Z. Zhu1,2, X. Duan3, J. Y. Luo4, W. Wang5, X. Chen6, and Q. Peng7; 1Sichuan Cancer Hospital & Institute, School of Medicine, University of Electronic Science and Technology of China, Chengdu, Sichuan, China, 2Southwest Medical University, Luzhou, Sichuan, China, 3Department of Pharmacy, Personalized Drug Therapy Key Laboratory of Sichuan Province Sichuan Academy of Medical Sciences & Sichuan Provincial People’s Hospital, School of Medicine University of Electronic Science and Technology of China, Chengdu, People’s, Chengdu, sichuan, China, 4Department of Colorectal Surgery, Sichuan Cancer Hospital &Institute, Sichuan Cancer Center, University of Electronic Science and Technology of China, Chengdu, Sichuan, China, chengdu, sichuan, China, 5Department of Colorectal Surgery, Sichuan Cancer Hospital &Institute, Sichuan Cancer Center, University of Electronic Science and Technology of China, Chengdu, Sichuan, China,, Chengdu, sichuan, China, 6West China Campus of Sichuan University, Wuhou District, Chengdu, Sichuan Province, China, chengdu, sichuan, China, 7Sichuan Cancer Hospital & Institute, School of Medicine, University of Electronic Science and Technology of China, Chengdu, sichuan, China
Purpose/Objective(s): The combination of immunotherapy and radiation therapy (RT) has demonstrated potential therapeutic advantages in the treatment of colorectal cancer, yet survival has not been significantly prolonged in some colorectal cancer patients. Currently, enhancing tumor sensitivity to radiation therapy has become an important challenge in clinical treatment. The molecular mechanism of IL-12 as an anti-tumor and radiosensitizing cytokine is still unclear. In this study, we used DMP nanocarriers conjunction with IL-12 to improve the therapeutic efficacy by combining radiation therapy, aiming to elucidate the tumor-suppressing and radiosensitizing effects of DMP/IL-12 complexes in colorectal cancer and the preliminary molecular mechanisms. Materials/
Methods: First, we validated the inhibitory and radiosensitizing effects of DMP/IL-12+RT on colorectal cancer cell lines by a cell counting kit and cell clone formation assays. Subsequently, a mouse model of C26 colon cancer was established, and DMP nanogene carriers with targeted delivery of IL-12 cytokines were injected into the mouse tumor. The treatment regimen was DMP/IL-12 injection starting on the 7th day after loading the tumor for 7 consecutive days, and combined radiation therapy starting on the 13th day after loading the tumor at a daily dose of 2 Gy for 5 consecutive days.
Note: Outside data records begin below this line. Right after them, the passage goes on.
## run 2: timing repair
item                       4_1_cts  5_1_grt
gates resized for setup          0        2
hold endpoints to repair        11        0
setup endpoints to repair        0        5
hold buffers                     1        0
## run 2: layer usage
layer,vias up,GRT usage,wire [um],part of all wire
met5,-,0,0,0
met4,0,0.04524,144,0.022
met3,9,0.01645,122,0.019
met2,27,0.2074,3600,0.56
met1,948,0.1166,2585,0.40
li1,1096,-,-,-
One week after the end of treatment, mouse tumors were taken and stained with hematoxylin-eosin (H&E) and immunohistochemical staining to observe the growth of tumor cells in different treatment groups. Flow cytometry was used to further detect DMP/IL-12+RT induced immune cell infiltration in tumor tissues. Results: The results of the study by pathological staining showed that the combination of DMP/IL-12+RT exhibited significant effects in improving tumor growth inhibition. Flow cytometry showed a significant increase in the infiltration and activation of natural killer cells, macrophage cells and T cells in the tumor tissues of mice treated with DMP/IL-12+RT. This effect was significantly observed not only in tumor tissues but also verified in the blood of mice. The secretion of MCH-II and IFN-? was correspondingly increased in the tumors of the co-treated mice, suggesting the formation of a pro-inflammatory tumor microenvironment. The results of this series of experiments not only verified the significant effect of DMP/IL-12+RT combination therapy at the cellular level, but also further confirmed its radiosensitizing effect through the prolongation of survival and inhibition of tumor growth in animal experiments in mice. Conclusion: We demonstrated that DMP/IL-12 combined RT treatment enhanced the effect of radiosensitization by modulating the tumor immune microenvironment, resulting in significant inhibition of tumor growth. DMP/IL-12 exhibits potential therapeutic capabilities as a radiosensitizer for colorectal cancer, and provides new ideas for optimizing comprehensive treatment of colorectal cancer.